Können frühe therapeutische Interventionen Depressionen verhindern?
„Es gibt aber mittlerweile ein Umdenken. Wir haben die existierenden wissenschaftlichen Studien zum Thema untersucht, um herauszufinden, ob Hilfsangebote, die früher ansetzen, eine depressive Störung verhindern können.“ Zu diesem Zweck hat das Forschungsteam mehr als 1.000 internationale Studien gesichtet. „Für unsere Metastudie haben wir erstmals die anonymisierten Daten zu individuellen Patientinnen und Patienten aus 30 dieser Studien zusammengeführt und analysiert“, sagt Claudia Buntrock, Juniorprofessorin am Institut für Sozialmedizin und Gesundheitssystemforschung der Otto-von-Guericke-Universität Magdeburg. Die Untersuchung ist im Fachmagazin „The Lancet Psychiatry“ erschienen (1).

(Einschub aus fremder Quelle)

<file path="src/rtl/player_sprite_reader.sv">
// Player sprite ROM read engine: raster -> ROM address, colour-keyed pixel out, 2-frame walk animation.
// Optional horizontal mirroring via `define PLAYER_MIRROR_EN (adds face_left input).
module player_sprite_reader #(
    parameter int          ADDRESS     = 11,
    parameter int          COLOR_BITS  = 24,
    parameter int          SPR_W_LOG2  = 5,
    parameter int          SPR_H_LOG2  = 5,
    parameter int          ANIM_PERIOD = 8,
    parameter logic [23:0] KEY_COLOR   = 24'hFF00FF
) (
    input  logic                  clk,
    input  logic                  rst_n,
    input  logic [9:0]            hcount,
    input  logic [9:0]            vcount,
    input  logic                  frame_start,
    input  logic [9:0]            pos_x,
    input  logic [9:0]            pos_y,
    input  logic                  move,
`ifdef PLAYER_MIRROR_EN
    input  logic                  face_left,
`endif
    output logic [ADDRESS-1:0]    rom_addr,
    input  logic [COLOR_BITS-1:0] rom_dout,
    output logic                  pix_valid,
    output logic [COLOR_BITS-1:0] pix_color
);

    localparam int CNT_W = (ANIM_PERIOD > 1) ? $clog2(ANIM_PERIOD) : 1;
    localparam logic [CNT_W-1:0]      CNT_LAST = CNT_W'(ANIM_PERIOD - 1);
    localparam logic [10:0]           SPR_W    = 11'(1 << SPR_W_LOG2);
    localparam logic [10:0]           SPR_H    = 11'(1 << SPR_H_LOG2);
    localparam logic [COLOR_BITS-1:0] KEY      = KEY_COLOR[COLOR_BITS-1:0];

    typedef enum logic [1:0] {
        IDLE   = 2'd0,
        WALK_A = 2'd1,
        WALK_B = 2'd2
    } anim_state_e;

    anim_state_e            state_q, state_d;
    logic [CNT_W-1:0]       anim_cnt_q, anim_cnt_d;
    logic [9:0]             px_q, px_d, py_q, py_d;
    logic [ADDRESS-1:0]     rom_addr_q, rom_addr_d;
    logic                   in1_q, in1_d;
    logic                   pix_valid_q, pix_valid_d;
    logic [COLOR_BITS-1:0]  pix_color_q, pix_color_d;
    logic [10:0]            dx, dy;
    logic                   fbit;
    logic [SPR_W_LOG2-1:0]  x_idx;
`ifdef PLAYER_MIRROR_EN
    logic                   face_q, face_d;
`endif

    // Frame-boundary updates: position latch and walk-animation state
    always_comb begin
        px_d       = px_q;
        py_d       = py_q;
        state_d    = state_q;
        anim_cnt_d = anim_cnt_q;
`ifdef PLAYER_MIRROR_EN
        face_d     = face_q;
`endif
        if (frame_start) begin
            px_d = pos_x;
            py_d = pos_y;
`ifdef PLAYER_MIRROR_EN
            face_d = face_left;
`endif
            case (state_q)
                IDLE: begin
                    state_d    = move ? WALK_A : IDLE;
                    anim_cnt_d = '0;
                end
                WALK_A, WALK_B: begin
                    // Stopping wins over the step count
                    if (!move) begin
                        state_d    = IDLE;
                        anim_cnt_d = '0;
                    end else if (anim_cnt_q == CNT_LAST) begin
                        state_d    = (state_q == WALK_A) ? WALK_B : WALK_A;
                        anim_cnt_d = '0;
                    end else begin
                        state_d    = state_q;
                        anim_cnt_d = anim_cnt_q + CNT_W'(1);
                    end
                end
                default: begin
                    state_d    = IDLE;
                    anim_cnt_d = '0;
                end
            endcase
        end else begin
            state_d = state_q;
        end
    end

    // Stage 1: sprite-box test and ROM address; unsigned dx/dy put left/above the box outside
    always_comb begin
        dx    = {1'b0, hcount} - {1'b0, px_q};
        dy    = {1'b0, vcount} - {1'b0, py_q};
        fbit  = (state_q == WALK_B);
        in1_d = (dx < SPR_W) && (dy < SPR_H);
`ifdef PLAYER_MIRROR_EN
        if (face_q) begin
            x_idx = {SPR_W_LOG2{1'b1}} - dx[SPR_W_LOG2-1:0];
        end else begin
            x_idx = dx[SPR_W_LOG2-1:0];
        end
`else
        x_idx = dx[SPR_W_LOG2-1:0];
`endif
        if (in1_d) begin
            rom_addr_d = {fbit, dy[SPR_H_LOG2-1:0], x_idx};
        end else begin
            rom_addr_d = '0;
        end
    end

    // Stage 2: colour key on the ROM data returned for the stage-1 address
    always_comb begin
        pix_valid_d = in1_q && (rom_dout != KEY);
        if (pix_valid_d) begin
            pix_color_d = rom_dout;
        end else begin
            pix_color_d = '0;
        end
    end

    // State and pipeline registers
    always_ff @(posedge clk or negedge rst_n) begin
        if (!rst_n) begin
            state_q     <= IDLE;
            anim_cnt_q  <= '0;
            px_q        <= 10'd0;
            py_q        <= 10'd0;
            rom_addr_q  <= '0;
            in1_q       <= 1'b0;
            pix_valid_q <= 1'b0;
            pix_color_q <= '0;
`ifdef PLAYER_MIRROR_EN
            face_q      <= 1'b0;
`endif
        end else begin
            state_q     <= state_d;
            anim_cnt_q  <= anim_cnt_d;
            px_q        <= px_d;
            py_q        <= py_d;
            rom_addr_q  <= rom_addr_d;
            in1_q       <= in1_d;
            pix_valid_q <= pix_valid_d;
            pix_color_q <= pix_color_d;
`ifdef PLAYER_MIRROR_EN
            face_q      <= face_d;
`endif
        end
    end

    assign rom_addr  = rom_addr_q;
    assign pix_valid = pix_valid_q;
    assign pix_color = pix_color_q;

endmodule

</file>
<file path="config.mk">
export PLATFORM = sky130hd
export DESIGN_NAME = player_sprite_reader
export DESIGN_NICKNAME = d
export VERILOG_FILES = /design/src/rtl/player_sprite_reader.sv
export SDC_FILE = /design/constraint.sdc
export NUM_CORES = 1
export LEC_CHECK = 0
export ABC_AREA = 1
export BUFFER_PORTS_ARGS = -buffer_cell sky130_fd_sc_hd__buf_2
export CAP_MARGIN = 20
export CELL_PAD_IN_SITES_DETAIL_PLACEMENT = 0
export CELL_PAD_IN_SITES_GLOBAL_PLACEMENT = 1
export CORE_MARGIN = 3
export CORE_UTILIZATION = 29
export DETAILED_ROUTE_END_ITERATION = 10
export PLACE_DENSITY_LB_ADDON = 0.1
export SLEW_MARGIN = 10
export SYNTH_ARGS = -nofsm -noshare
export SYNTH_HDL_FRONTEND = slang
export SYNTH_SLANG_ARGS = --single-unit
</file>
<file path="constraint.sdc">
create_clock -name clk -period 2.1 [get_ports clk]
set_input_delay 0.525 -clock clk [delete_from_list [all_inputs] [get_ports clk]]
set_output_delay 0.525 -clock clk [all_outputs]
set_load 0.02 [all_outputs]
</file>
==> metrics.log, run 1 <==
INFO  metric worst-slew-pin-transition = 0.402 ns
INFO  metric cts.htree.levels = 3
INFO  metric pwr-share-comb = 24.3%
INFO  metric io_buffer_count = 103
INFO  metric vdd.ir_drop.worst = 0.000286 V
INFO  metric clock_tree_from_tritoncts = yes
INFO  metric grt_pass1_wl = 14,800 um
INFO  metric p_int = 2580 uW
INFO  metric drt_pre_antenna_iters = 4
INFO  metric dp_hpwl = 7120 um
INFO  metric seqPwrFrac = 35.4%
INFO  metric crit_arrival = 2.19 ns
INFO  metric cts_made_buffers = 9
INFO  metric clk_pin_slew = 0.05 ns
INFO  metric synth-seq-area-share = 44.5%
INFO  metric p_per_area = 771 mW/mm^2
INFO  metric multi_input_area = 0.00160 mm^2
INFO  metric tns = 0 ns
INFO  metric number_of_global_route_vias_before_repair = 3,041
INFO  metric initial_utilization = 30.2%
INFO  metric die-area = 0.0134 mm^2
INFO  metric peak_clock_frequency_supported_by_timing = 0.520 GHz
INFO  metric hold_path_class = input pin to async pin
INFO  metric power_switching_share = 29.4%
INFO  metric chipHeight = 116 um
INFO  metric totalWireLength = 9180 um
INFO  metric worst_setup_path_start_kind = input pin
INFO  metric power_switching = 1070 uW
INFO  metric fin_worst_skew = 0.00506 ns
INFO  metric critical_path.max_fanout = 6
INFO  metric fillCellCount = 1,238
INFO  metric die_width = 116 um
INFO  metric clk_root_buffer_cell = sky130_fd_sc_hd__clkbuf_16
INFO  metric proportion_of_layout_cells_with_a_drive_suffix_above_1 = 33.0%
INFO  metric placementRows = 39
INFO  metric synth_top_area_cell = sky130_fd_sc_hd__dfrtp_1
INFO  metric num_antenna_cells = 0
INFO  metric clockPowerShare = 40.3%
INFO  metric setup_viol = 0
INFO  metric routed_via_density = 4.22
INFO  metric post_synth_main_area_contributors = sky130_fd_sc_hd__dfrtp_1, sky130_fd_sc_hd__nand2_1, sky130_fd_sc_hd__inv_1
INFO  metric max_slew_margin = 72.9%
INFO  metric ys_ff_latch = 62
INFO  metric avgSynthCellArea = 7.86 um^2
INFO  metric timing.max_cap.violations = 0
INFO  metric clk_sink_count = 62
INFO  metric seqCellArea = 0.00155 mm^2
INFO  metric ctsResizeCount = 0
INFO  metric hold_fix_buffer_count_after_cts = 0
INFO  metric grt_util_all_layers = 14.2%
INFO  metric worst-endpoint-required = 2.36 ns
INFO  metric cp-end-kind = register
INFO  metric route.vias.total = 3,075
INFO  metric finalHoldViolCount = 0
INFO  metric io_pins = 104
INFO  metric postLayoutSetupSlackWorst = 0.176 ns
INFO  metric post_placement_setup_slack = -0.311 ns
INFO  metric core_area = 0.0116 mm^2
INFO  metric antenna_violations_before_repair = 0
INFO  metric yosys_warnings = 0
INFO  metric flow.area_growth_from_synthesis = 35.8%
INFO  metric cts-root-to-sink-buffers = 2
INFO  metric run_status = finished clean
INFO  metric period_share = 91.6%
INFO  metric finish.utilization = 41.0%
INFO  metric rsz0062_at_grt = yes
INFO  metric detail-route-antenna-nets = 0
INFO  metric synth.cell_area = 0.00349 mm^2
INFO  metric insertion_delay = 0.33 ns
INFO  metric critPathKind = input pin to register
INFO  metric final_max_slew_viol_count = 0
INFO  metric netlist_instances = 444
INFO  metric cts_setup_buffers = 0
INFO  metric yosys.cell_types.count = 23
INFO  metric synthDominantCellAreaShare = 44.5%
INFO  metric synth_fp_nets = 540
INFO  metric finalNetCount = 677
INFO  metric drt_drc_violations_left = 0
INFO  metric first_iter_violations = 131
INFO  metric post_drt_wl_per_cell = 12.6 um
INFO  metric total_leakage_power = 0.00282 uW
INFO  metric gpl.final_weighted_congestion = 0.784
INFO  metric grt_remaining_overflow = 0
INFO  metric final_period_minus_worst_setup_slack = 1.92 ns
INFO  metric grt_max_degree = 63
placed cells by master, fill, tap and decap left out, types with 2 or more instances in the layout:
cell,n
sky130_fd_sc_hd__a21oi_1,6
sky130_fd_sc_hd__buf_2,103
sky130_fd_sc_hd__buf_4,29
sky130_fd_sc_hd__clkbuf_16,9
sky130_fd_sc_hd__clkinv_2,2
sky130_fd_sc_hd__dfrtp_1,62
sky130_fd_sc_hd__fa_2,2
sky130_fd_sc_hd__ha_1,25
sky130_fd_sc_hd__inv_1,91
sky130_fd_sc_hd__inv_2,6
sky130_fd_sc_hd__mux2_2,2
sky130_fd_sc_hd__nand2_1,97
sky130_fd_sc_hd__nand2_2,12
sky130_fd_sc_hd__nand2_4,2
sky130_fd_sc_hd__nand3_1,18
sky130_fd_sc_hd__nand3_2,5
sky130_fd_sc_hd__nand3b_1,2
sky130_fd_sc_hd__nand4_1,9
sky130_fd_sc_hd__nor2_1,45
sky130_fd_sc_hd__nor2_2,11
sky130_fd_sc_hd__nor2_4,4
sky130_fd_sc_hd__nor4_1,2
sky130_fd_sc_hd__o21ai_0,25
sky130_fd_sc_hd__xnor2_1,6
power by group through the flow:
stage	Clock [uW]	Combinational, uW	Sequential, uW
3_3_place_gp	0	864	1310
3_5_place_dp	0	875	1310
4_1_cts	1520	883	1290
5_1_grt	1570	1030	1300
6_report	1470	888	1290
2_1_floorplan	0	544	1300
synth_stat cells:
| library cell | n |
|---|---|
| sky130_fd_sc_hd__nand2_1 | 99 |
| sky130_fd_sc_hd__inv_1 | 91 |
| sky130_fd_sc_hd__dfrtp_1 | 62 |
| sky130_fd_sc_hd__nor2_1 | 48 |
| sky130_fd_sc_hd__ha_1 | 26 |
| sky130_fd_sc_hd__o21ai_0 | 25 |
| sky130_fd_sc_hd__nand3_1 | 19 |
| sky130_fd_sc_hd__nor2_2 | 12 |
| sky130_fd_sc_hd__nand2_2 | 11 |
| sky130_fd_sc_hd__nand4_1 | 9 |
| sky130_fd_sc_hd__a21oi_1 | 7 |
| sky130_fd_sc_hd__clkbuf_1 | 7 |
| sky130_fd_sc_hd__inv_2 | 6 |
| sky130_fd_sc_hd__xnor2_1 | 6 |
| sky130_fd_sc_hd__nand3_2 | 4 |
| sky130_fd_sc_hd__fa_1 | 2 |
| sky130_fd_sc_hd__mux2_2 | 2 |
| sky130_fd_sc_hd__nand3b_1 | 2 |
| sky130_fd_sc_hd__nor4_1 | 2 |
| sky130_fd_sc_hd__buf_6 | 1 |
| sky130_fd_sc_hd__nor3_1 | 1 |
| sky130_fd_sc_hd__o211ai_1 | 1 |
| sky130_fd_sc_hd__o21bai_1 | 1 |
area by class of cell:
type | instances | area share (%)
Multi-Input combinational cell | 278 | 33.8
Sequential cell | 62 | 32.7
Timing Repair Buffer | 133 | 15.9
Inverter | 97 | 7.68
Clock buffer | 11 | 5.12
Tap cell | 143 | 3.78
Clock inverter | 4 | 1.00
routing by layer:
metal / track usage (%) / share of wire (%)
met4: 6.03 / 2.0
met1: 18.6 / 48
met5: 0 / 0
met2: 22.7 / 45
met3: 3.19 / 5.0
final timing paths:
| path | slack, ns | start | cells after the start | to |
|---|---|---|---|---|
| max | 0.18 | vcount[0] | 14 | rom_addr[0]$_DFF_PN0_ |
| min in group clk | 0.40 | pos_x[5] | 3 | px_q[5]$_DFFE_PN0P_ |
| max reg2reg | 0.18 | py_q[0]$_DFFE_PN0P_ | 12 | rom_addr[0]$_DFF_PN0_ |
| max in group asynchronous | 1.61 | rst_n | 2 | px_q[5]$_DFFE_PN0P_ |
| min reg2reg | 0.51 | px_q[0]$_DFFE_PN0P_ | 1 | px_q[0]$_DFFE_PN0P_ |
| min | 0.21 | rst_n | 2 | pix_color[8]$_DFF_PN0_ |
logic make-up (layout without fill, tap and decap cells):
| family | after synthesis | after routing | synth area share, % |
|---|---|---|---|
| AO/OA/AOI/OAI | 34 | 34 | 5.02 |
| XOR/XNOR | 6 | 6 | 1.51 |
| adder cells (fa/ha/maj) | 28 | 28 | 10.5 |
| buffers and inverters | 105 | 245 | 11.5 |
| flip-flops | 62 | 62 | 44.5 |
| multiplexers | 2 | 2 | 0.646 |
| AND/OR/NAND/NOR | 207 | 208 | 26.4 |
worst max-delay path, cell delays in order:
cell and delay [ns]:
sky130_fd_sc_hd__buf_2 0.10, sky130_fd_sc_hd__inv_1 0.06, sky130_fd_sc_hd__ha_1 0.14, sky130_fd_sc_hd__inv_1 0.06
sky130_fd_sc_hd__fa_2 0.33, sky130_fd_sc_hd__nand3_1 0.09, sky130_fd_sc_hd__nand3_2 0.09, sky130_fd_sc_hd__nand2_1 0.09
sky130_fd_sc_hd__nand3b_1 0.08, sky130_fd_sc_hd__nand2_1 0.08, sky130_fd_sc_hd__nand4_1 0.12, sky130_fd_sc_hd__nor2_4 0.18
sky130_fd_sc_hd__nand2_4 0.13, sky130_fd_sc_hd__nor2_2 0.10
state kept, by name, summed over array words and instances (netlist names):
name        flops
pix_valid       1
py_q           10
px_q           10
rom_addr       11
in1_q           1
pix_color      24
state_q         2
anim_cnt_q      3
through the flow:
stage | instances | hold WS [ns] | power, uW | area, um^2
after detailed placement | 712 | 0.506 | 2190 | 4390
after CTS | 727 | 0.218 | 3700 | 4680
after global placement | 712 | 0.503 | 2180 | 4390
after floorplan | 444 | 0.229 | 1850 | 3490
after global routing | 728 | 0.234 | 3900 | 4740
final | 728 | 0.207 | 3650 | 4740
Note: power is estimated with default switching activity, not from simulation.
==> run 2, diff against run 1 <==
==> constraint.sdc (replaced) <==
create_clock -name clk -period 2.1 [get_ports clk]
set_input_delay 0.42 -clock clk [delete_from_list [all_inputs] [get_ports clk]]
set_output_delay 0.42 -clock clk [all_outputs]
set_load 0.02 [all_outputs]
==> run 2 against run 1 <==
Sequential share of layout area rose by 0.30 points. Routed wire length fell by 3.1%. Register-to-register slack got worse by 0.05 ns. Final cell count fell by 0.96%. Via count fell by 1.5%. Critical path depth fell by 2. Clock skew fell by 0.0021 ns. Core utilization fell by 0.37 points. Worst hold slack got worse by 0.12 ns. Power fell by 3.2%. Clock power fell by 5%. Die area did not move. Critical endpoint unchanged. Largest cell class unchanged. Largest power group unchanged.
==> metrics.log, run 2 (synthesis results as in run 1) <==
INFO  metric cp-end-kind = register (unchanged)
INFO  metric finalHoldViolCount = 0 (unchanged)
INFO  metric worstRegToRegCells = 12 (unchanged)
INFO  metric layout.cells.most_common_list = sky130_fd_sc_hd__buf_2, sky130_fd_sc_hd__nand2_1, sky130_fd_sc_hd__inv_1 (unchanged)
INFO  metric num_antenna_cells = 0 (unchanged)
INFO  metric postLayoutSetupSlackWorst = 0.121 ns (was 0.176 ns)
INFO  metric totalWireLength = 8890 um (was 9180 um)
INFO  metric run_status = finished clean (unchanged)
INFO  metric initial_utilization = 30.2% (unchanged)
INFO  metric critical_path.max_fanout = 6 (unchanged)
INFO  metric grt_remaining_overflow = 0 (unchanged)
INFO  metric post_drt_wl_per_cell = 12.3 um (was 12.6 um)
INFO  metric grt_util_all_layers = 13.9% (was 14.2%)
INFO  metric timing.max_cap.violations = 0 (unchanged)
INFO  metric final_period_minus_worst_setup_slack = 1.98 ns (was 1.92 ns)
INFO  metric clk_root_buffer_cell = sky130_fd_sc_hd__clkbuf_16 (unchanged)
INFO  metric rsz0062_at_grt = yes (unchanged)
INFO  metric detail-route-antenna-nets = 0 (unchanged)
INFO  metric route.vias.total = 3,030 (was 3,075)
INFO  metric chipHeight = 116 um (unchanged)
INFO  metric max_slew_margin = 67.4% (was 72.9%)
INFO  metric cts-root-to-sink-buffers = 2 (unchanged)
INFO  metric dp_hpwl = 6810 um (was 7120 um)
INFO  metric period_share = 94.2% (was 91.6%)
INFO  metric core_area = 0.0116 mm^2 (unchanged)
INFO  metric worst_r2r_startpoint = px_q[6]$_DFFE_PN0P_ (was py_q[0]$_DFFE_PN0P_)
INFO  metric hold_path_class = input pin to async pin (unchanged)
INFO  metric die-area = 0.0134 mm^2 (unchanged)
INFO  metric drt_drc_violations_left = 0 (unchanged)
INFO  metric die_width = 116 um (unchanged)
INFO  metric clk_pin_slew = 0.06 ns (was 0.05 ns)
INFO  metric peak_clock_frequency_supported_by_timing = 0.505 GHz (was 0.520 GHz)
INFO  metric worst-slew-pin-transition = 0.483 ns (was 0.402 ns)
INFO  metric final_cells = 721 (was 728)
INFO  metric placed_cells_incl_taps = 701 (was 712)
INFO  metric grt_pass1_wl = 14,500 um (was 14,800 um)
INFO  metric fin_worst_skew = 0.00297 ns (was 0.00506 ns)
INFO  metric total_leakage_power = 0.00278 uW (was 0.00282 uW)
INFO  metric met3RoutedLength = 541 um (was 458 um)
INFO  metric clk_sink_count = 62 (unchanged)
INFO  metric worst_setup_path_start_kind = register (was input pin)
INFO  metric post_placement_setup_slack = -0.213 ns (was -0.311 ns)
INFO  metric p_per_area = 753 mW/mm^2 (was 771 mW/mm^2)
INFO  metric number_of_global_route_vias_before_repair = 3,043 (was 3,041)
INFO  metric io_pins = 104 (unchanged)
INFO  metric gpl.final_weighted_congestion = 0.757 (was 0.784)
INFO  metric topRoutingLayerUsed = met4 (unchanged)
INFO  metric setup_viol = 0 (unchanged)
INFO  metric insertion_delay = 0.33 ns (about the same)
INFO  metric cts_made_buffers = 9 (unchanged)
INFO  metric cts.htree.levels = 3 (unchanged)
INFO  metric worst-endpoint-required = 2.37 ns (was 2.36 ns)
INFO  metric met2WireLength = 4060 um (was 4100 um)
INFO  metric routedLengthMet1 = 4170 um (was 4440 um)
INFO  metric critPathKind = register to register (was input pin to register)
INFO  metric finish.utilization = 40.6% (was 41.0%)
INFO  metric clock_tree_from_tritoncts = yes (unchanged)
INFO  metric layout_commonest_cell = sky130_fd_sc_hd__buf_2 (unchanged)
INFO  metric proportion_of_layout_cells_with_a_drive_suffix_above_1 = 32.4% (was 33.0%)
INFO  metric final_max_slew_viol_count = 0 (unchanged)
INFO  metric io_buffer_count = 103 (unchanged)
INFO  metric regToRegSetupSlack = 0.12 ns (was 0.18 ns)
INFO  metric flow.area_growth_from_synthesis = 34.6% (was 35.8%)
INFO  metric crit_arrival = 2.24 ns (was 2.19 ns)
INFO  metric placementRows = 39 (unchanged)
INFO  metric routed_via_density = 4.20 (was 4.22)
INFO  metric antenna_violations_before_repair = 0 (unchanged)
INFO  metric first_iter_violations = 119 (was 131)
INFO  metric largest_register_ffs = 24 (unchanged)
INFO  metric drt_pre_antenna_iters = 4 (unchanged)
INFO  metric regToRegEndpoint = rom_addr[0]$_DFF_PN0_ (unchanged)
INFO  metric grt_max_degree = 63 (unchanged)
INFO  metric vdd.ir_drop.worst = 0.000299 V (was 0.000286 V)
INFO  metric finalNetCount = 669 (was 677)
[run 2: worst max path at each step]
stage                        startpoint                     end
detailed placement            hcount[0]  rom_addr[10]$_DFF_PN0_
floorplan                     hcount[0]   rom_addr[3]$_DFF_PN0_
global placement              hcount[0]  rom_addr[10]$_DFF_PN0_
global route        px_q[0]$_DFFE_PN0P_   rom_addr[2]$_DFF_PN0_
CTS                 px_q[0]$_DFFE_PN0P_  rom_addr[10]$_DFF_PN0_
finish              px_q[6]$_DFFE_PN0P_   rom_addr[0]$_DFF_PN0_
[run 2: cell type report]
| class | count | area (um^2) |
|---|---|---|
| clock buffers | 9 | 225 |
| clock inverters | 7 | 47.5 |
| fillers | 1209 | 6870 |
| inverters | 97 | 364 |
| multi-input cells | 278 | 1620 |
| flip-flops and latches | 62 | 1550 |
| well taps | 143 | 179 |
| repair buffers | 125 | 706 |
[run 2: metal layers]
layer  vias to the layer above  GRT usage [%]
li1                       1609              -
met1                      1327           17.5
met2                        84           23.0
met3                        10           4.54
met4                         0           3.71
met5                         -              0
[run 2: where the power goes]
group	internal, uW	switching, uW
combinational	366	491
clock	800	588
sequential	1260	34.9
total	2420	1110
[run 2: critical path, cell delays in order, from the launching register on]
cell and delay, ns:
sky130_fd_sc_hd__dfrtp_1 0.32, sky130_fd_sc_hd__inv_1 0.05, sky130_fd_sc_hd__ha_1 0.34, sky130_fd_sc_hd__nand2_1 0.11
sky130_fd_sc_hd__nor2_1 0.18, sky130_fd_sc_hd__nand4_1 0.11, sky130_fd_sc_hd__nor2_1 0.14, sky130_fd_sc_hd__nor2_1 0.06
sky130_fd_sc_hd__nor2_1 0.08, sky130_fd_sc_hd__nand2_1 0.09, sky130_fd_sc_hd__nor2_4 0.18, sky130_fd_sc_hd__nand2_4 0.13
sky130_fd_sc_hd__nor2_1 0.12
[run 2: repair_timing]
action,CTS,global route
cloned,0,1
setup endpoints to repair,2,12
hold buffers,0,0
setup buffers,0,3
resized for setup,1,16
pin swaps,0,7
[run 2: metrics by stage]
stage | cell area (um^2) | hold slack (ns) | TNS [ns] | power (uW)
after floorplan | 3490 | 0.124 | 0 | 1850
final | 4700 | 0.0914 | 0 | 3540
after CTS | 4590 | 0.107 | 0 | 3570
after global routing | 4700 | 0.106 | -0.188 | 3810
after global placement | 4310 | 0.466 | -1.98 | 2140
after detailed placement | 4310 | 0.461 | -2.25 | 2140
==> run 3, diff against run 2 <==
ABC_AREA = default   (was 1)
CTS_CLUSTER_SIZE = 25   (was default)
==> run 3 against run 2 <==
The flow now finishes with violations (negative setup slack). Fmax decreased by 23%. Sequential power about the same. Via count decreased by 8.6%. Core utilization increased by 3.3 points. Critical endpoint is now rom_addr[9]$_DFF_PN0_. Highest routed layer unchanged.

Risiko einer Depression um 42% reduziert
In die Metastudie flossen Daten von jeweils rund 3.600 Personen in eine Behandlungs- und Kontrollgruppe ein. Die Menschen in der Behandlungsgruppe nahmen wegen subklinischer Symptome einer depressiven Störung an therapeutischen Interventionen teil. Diese Maßnahmen waren in der Regel auf einen kurzen Zeitraum angelegt – zwischen 6 und 12 Sitzungen – und konnten persönlich oder digital stattfinden. Die Interventionen beinhalteten zum Beispiel verhaltenstherapeutische Elemente, Problemlösungstraining oder Übungen für einen erholsameren Schlaf. Die Ergebnisse der Metastudie sind eindeutig: In den ersten 12 Monaten waren die Symptome der Teilnehmenden oft verringert. Das Risiko, an einer depressiven Störung zu erkranken war in den ersten 6 Monaten nach Ende der Intervention im Vergleich zur Kontrollgruppe um 42% verringert. Nach 12 Monaten waren es noch 33%. Aussagen über längere Zeiträume sind den Forschenden zufolge aufgrund fehlender Daten schwierig.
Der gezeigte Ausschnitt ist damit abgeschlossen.